Today marks the 10-year anniversary of our second invasion of Iraq, and the questions that were never answered about our nearly nine-year occupation are no longer being asked. Americans, our allies, and the Iraqi people are still owed an honest answer from the leaders who created the war and kept us in it: why were we there?
Hundreds of thousands of Americans protested at the start of the war, but bombing inevitably began on March 19, 2003. The next day U.S. and British forces drove through a breach in the high berm dividing Kuwait from Iraq. I entered as part of the invasion force sent to disarm Iraq. Colin Powell told the U.N. that Saddam had weapons of mass destruction and was linked to 9/11.
Rumsfeld said we would be done within a few months at a cost of around $50 billion. Paul Wolfowitz said Iraq could pay for its own reconstruction with oil revenue. Dick Cheney said we would be greeted as liberators. President Bush declared an end to major combat operations 44 days later under a banner that read “Mission Accomplished.” We were not briefed on a post-hostilities plan, and even Saddam Hussein managed to evade capture for another seven months.

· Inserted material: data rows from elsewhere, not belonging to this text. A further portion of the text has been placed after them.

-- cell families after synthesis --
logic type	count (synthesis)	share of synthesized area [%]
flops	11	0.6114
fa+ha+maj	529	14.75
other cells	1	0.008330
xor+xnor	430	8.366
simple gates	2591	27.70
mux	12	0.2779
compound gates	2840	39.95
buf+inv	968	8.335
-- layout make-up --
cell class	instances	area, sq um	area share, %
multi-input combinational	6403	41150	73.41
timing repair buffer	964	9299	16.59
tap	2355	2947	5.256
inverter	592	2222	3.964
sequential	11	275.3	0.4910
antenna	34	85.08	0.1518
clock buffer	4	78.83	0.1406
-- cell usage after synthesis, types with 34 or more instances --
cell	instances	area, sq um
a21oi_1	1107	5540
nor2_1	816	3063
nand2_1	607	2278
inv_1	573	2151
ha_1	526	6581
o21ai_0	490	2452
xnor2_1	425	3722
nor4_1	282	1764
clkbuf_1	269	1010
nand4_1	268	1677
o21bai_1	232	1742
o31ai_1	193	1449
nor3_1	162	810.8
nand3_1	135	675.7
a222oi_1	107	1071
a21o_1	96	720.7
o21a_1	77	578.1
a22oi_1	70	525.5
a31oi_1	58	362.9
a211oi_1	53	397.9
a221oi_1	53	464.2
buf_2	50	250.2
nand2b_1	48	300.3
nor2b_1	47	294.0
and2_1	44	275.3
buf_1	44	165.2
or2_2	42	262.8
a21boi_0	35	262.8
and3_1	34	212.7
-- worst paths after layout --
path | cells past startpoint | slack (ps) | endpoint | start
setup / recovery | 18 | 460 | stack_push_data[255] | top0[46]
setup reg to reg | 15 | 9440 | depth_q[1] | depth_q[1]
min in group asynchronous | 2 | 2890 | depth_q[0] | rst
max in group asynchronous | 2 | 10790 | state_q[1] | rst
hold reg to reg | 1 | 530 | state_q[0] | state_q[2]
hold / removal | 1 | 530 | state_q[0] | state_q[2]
This design comes from an exercise in tuning for small area, a short achievable clock period and few clock cycles on the open sky130 flow, not from production work. In this exercise RTL edits were held to simulation tests only and were not proved equivalent to the original. No driver is modelled on the clock port, so clocking that relies on it looks cheaper here than on a real chip. Power figures rest on the tool's default switching activity, not on a simulated workload.

--- design/flow/config.mk ---
export PLATFORM = sky130hd
export DESIGN_NAME = stream_top
export DESIGN_NICKNAME = stream_top
export VERILOG_FILES = /design/flow/design.v
export SDC_FILE = /design/flow/constraint.sdc
export NUM_CORES = 4
export LEC_CHECK = 0
export CAP_MARGIN = 20
export CORE_MARGIN = 2
export CORE_UTILIZATION = 60
export CTS_BUF_LIST = sky130_fd_sc_hd__clkbuf_16
export CTS_CLUSTER_DIAMETER = 100
export CTS_CLUSTER_SIZE = 20
export SETUP_SLACK_MARGIN = 2.9
export SLEW_MARGIN = 20
export TNS_END_PERCENT = 40
--- design/flow/constraint.sdc ---
create_clock -name core_clock -period 5.0 [get_ports {bus_clk}]
set_input_delay 1.0000 -clock core_clock [delete_from_list [all_inputs] [get_ports {bus_clk}]]
set_output_delay 1.0000 -clock core_clock [all_outputs]
set_load 0.01 [all_outputs]
This design comes from an exercise in tuning for small area, a short achievable clock period and few clock cycles per item on the open sky130 flow, not from production work. Only simulation tests tie the RTL to the original design; equivalence was not proved.

==> flow/design.v (excerpt) <==
module pi_heading_aligner_top (
  input  logic                                clk_i,
  input  logic                                rst_ni,
  input  logic                                cfg_we_i,
  input  logic [pha_pkg::AddrW-1:0]           cfg_addr_i,
  input  logic [pha_pkg::CfgDataW-1:0]        cfg_wdata_i,
  input  logic                                in_valid_i,
  output logic                                in_ready_o,
  input  logic signed [pha_pkg::ErrW-1:0]     heading_error_i,
  input  logic                                target_valid_i,
  output logic                                out_valid_o,
  input  logic                                out_ready_i,
  output logic signed [pha_pkg::DriveW-1:0]   left_drive_o,
  output logic signed [pha_pkg::DriveW-1:0]   right_drive_o,
  output logic signed [pha_pkg::DriveW-1:0]   steer_value_o,
  output logic                                aligned_o
);
  localparam int unsigned IW = 21;   
  pha_pkg::cfg_t cfg_q;
  logic sk_valid_q, s0_valid_q, s1_valid_q, s2_valid_q, out_valid_q;
  logic adv, s0_load, in_acc, in_ready_q;
  logic [ErrW-1:0]        sk_err_q, s0_err_q;
  logic                   sk_tgt_q, s0_tgt_q, s1_tgt_q, s2_tgt_q;
  logic signed [IW-1:0]   integ_q;
  logic [36:0]            s1_prop_q;
  logic [36:5]            s2_acc_q;
  logic signed [DriveW-1:0] left_q, right_q, steer_q;
  logic                   aligned_q;
  logic [GainEncW-1:0] gain_enc;
  always_comb begin
    for (int j = 0; j < GainW / 2; j++) begin
      logic y1, y0, ym;
      y1 = cfg_wdata_i[2*j+1];
      y0 = cfg_wdata_i[2*j];
      ym = (j == 0) ? 1'b0 : cfg_wdata_i[2*j-1];
      gain_enc[3*j]   = y0 ^ ym;
      gain_enc[3*j+1] = (y1 & !y0 & !ym) | (!y1 & y0 & ym);
      gain_enc[3*j+2] = y1;
    end
  end
  always_ff @(posedge clk_i or negedge rst_ni) begin
    if (!rst_ni) begin
      cfg_q.prop_gain      <= '0;
      cfg_q.integ_gain     <= '0;
      cfg_q.integ_limit    <= '0;
      cfg_q.speed_limit    <= SpeedLimReset;
      cfg_q.seek_direction <= SeekNone;
    end else if (cfg_we_i) begin
  ...
For scale: ~250 flip-flops, ~94 I/O pins.
export LEC_CHECK = 0
export ABC_AREA = 1
export CAP_MARGIN = 20
export CORE_MARGIN = 2
export CORE_UTILIZATION = 40
export SLEW_MARGIN = 20
create_clock -name core_clock -period 15.0 [get_ports {clk_i}]
standard.sh (not shown) runs the stock make flow with config.mk's settings and CLKGATE_MAP_FILE= SYNTH_SCRIPT=/design/flow/synth_recipe.tcl, a recipe that flattens the netlist after the stock synthesis.
==> flow/flow/run.sh <==
#!/bin/bash
set -euo pipefail
MARGIN=$(cat "$(dirname "$0")/setup_margin.txt")
bash standard.sh finish SETUP_SLACK_MARGIN=$MARGIN > flow_make.log 2>&1
==> flow/flow/setup_margin.txt <==
10
The baseline went through all stages and came out clean.
Testbench counts at the start, summed over its fixed seeds: cycles 5,952, items 5,760.
Next try:
==> flow/flow/run.sh (replaced) <==
#!/bin/bash
set -euo pipefail
HERE="$(cd "$(dirname "$0")" && pwd)"
mapfile -t ARGS < "$HERE/make_args.txt"
bash standard.sh finish "${ARGS[@]}" > flow_make.log 2>&1
==> flow/flow/make_args.txt (new file) <==
SETUP_SLACK_MARGIN=10
BUFFER_PORTS_ARGS=-buffer_cell sky130_fd_sc_hd__buf_1
Settings changed: CTS_BUF_LIST set to sky130_fd_sc_hd__clkbuf_4 sky130_fd_sc_hd__clkbuf_8.
removed: flow/flow/setup_margin.txt
The changed run completed without violations.
Worst setup slack got worse by 0.31 ns.
Sequential share of layout area grows by 0.16 points.
Worst hold slack degrades by 0.010 ns.
Next try:
==> flow/flow/make_args.txt (replaced) <==
SETUP_SLACK_MARGIN=10.5
Settings changed: CTS_BUF_LIST sky130_fd_sc_hd__clkbuf_4 sky130_fd_sc_hd__clkbuf_8 to unset.
=>
- worst setup slack is better by 0.28 ns
- sequential cell count does not change
- fmax came out higher by 5.5%
- routed wire length came out higher by 5.0%
Next try:
==> flow/flow/make_args.txt (replaced) <==
SETUP_SLACK_MARGIN=10
BUFFER_PORTS_ARGS=-buffer_cell sky130_fd_sc_hd__buf_1
Result: Worst setup slack gains 0.016 ns. Final cell count falls by 2.2%. Die area is unchanged. Utilization falls by 4.5 points. Routed wire length falls by 6.5%. Non-clock buffer count falls by 106.

what the ideal ports hide:
How much do the figures lean on ideal ports? The routed layouts below were timed once more, with nothing changed but the port constraints.
Step 1, drivers: a clkbuf_16 drives clk_i and a buf_2 each remaining input, both assumed.
Step 2 moves the port delays by t, midway between the first and last clock arrival at a register: inputs arrive t later, outputs are due t later. That takes back most of the time a late clock gives input paths.
a / b / c = no drivers / after step 1 / after step 2; a / b = the first two.
run | t (ns) | slack for setup (ns) | worst setup path after step 2 | clock arrival spread, ns | pins driven straight from the clock port
the first run | 0.635 | 9.972 / 9.972 / 9.557 | input to register | 0.019 / 0.018 | 1
the second run | 0.690 | 9.660 / 9.660 / 9.605 | input to register | 0.076 / 0.075 | 1
the third run | 0.638 | 9.940 / 9.940 / 9.940 | register to register | 0.030 / 0.030 | 1
the fourth run | 0.631 | 9.956 / 9.956 / 9.748 | input to register | 0.033 / 0.033 | 1
After both steps every run listed still meets setup and hold. The setup slack of the first run, which loses most, moves by 0.000 ns with the drivers and by -0.415 ns with both steps.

Iraq was to be made a democracy, by force, but I quickly felt our ideological irrelevance. Saddam’s state fell apart into tribal factions, religious sects, and ethnic divisions under our cosmetic stewardship. The country murdered and looted itself as we watched, hopelessly ignorant of causality and cure. We spent the early years telling Iraqis who they couldn’t be but never deeply sought an understanding of who they already were. A strange symbiotic bond formed between us; their increasing dependency on our resources justifying our continued occupation.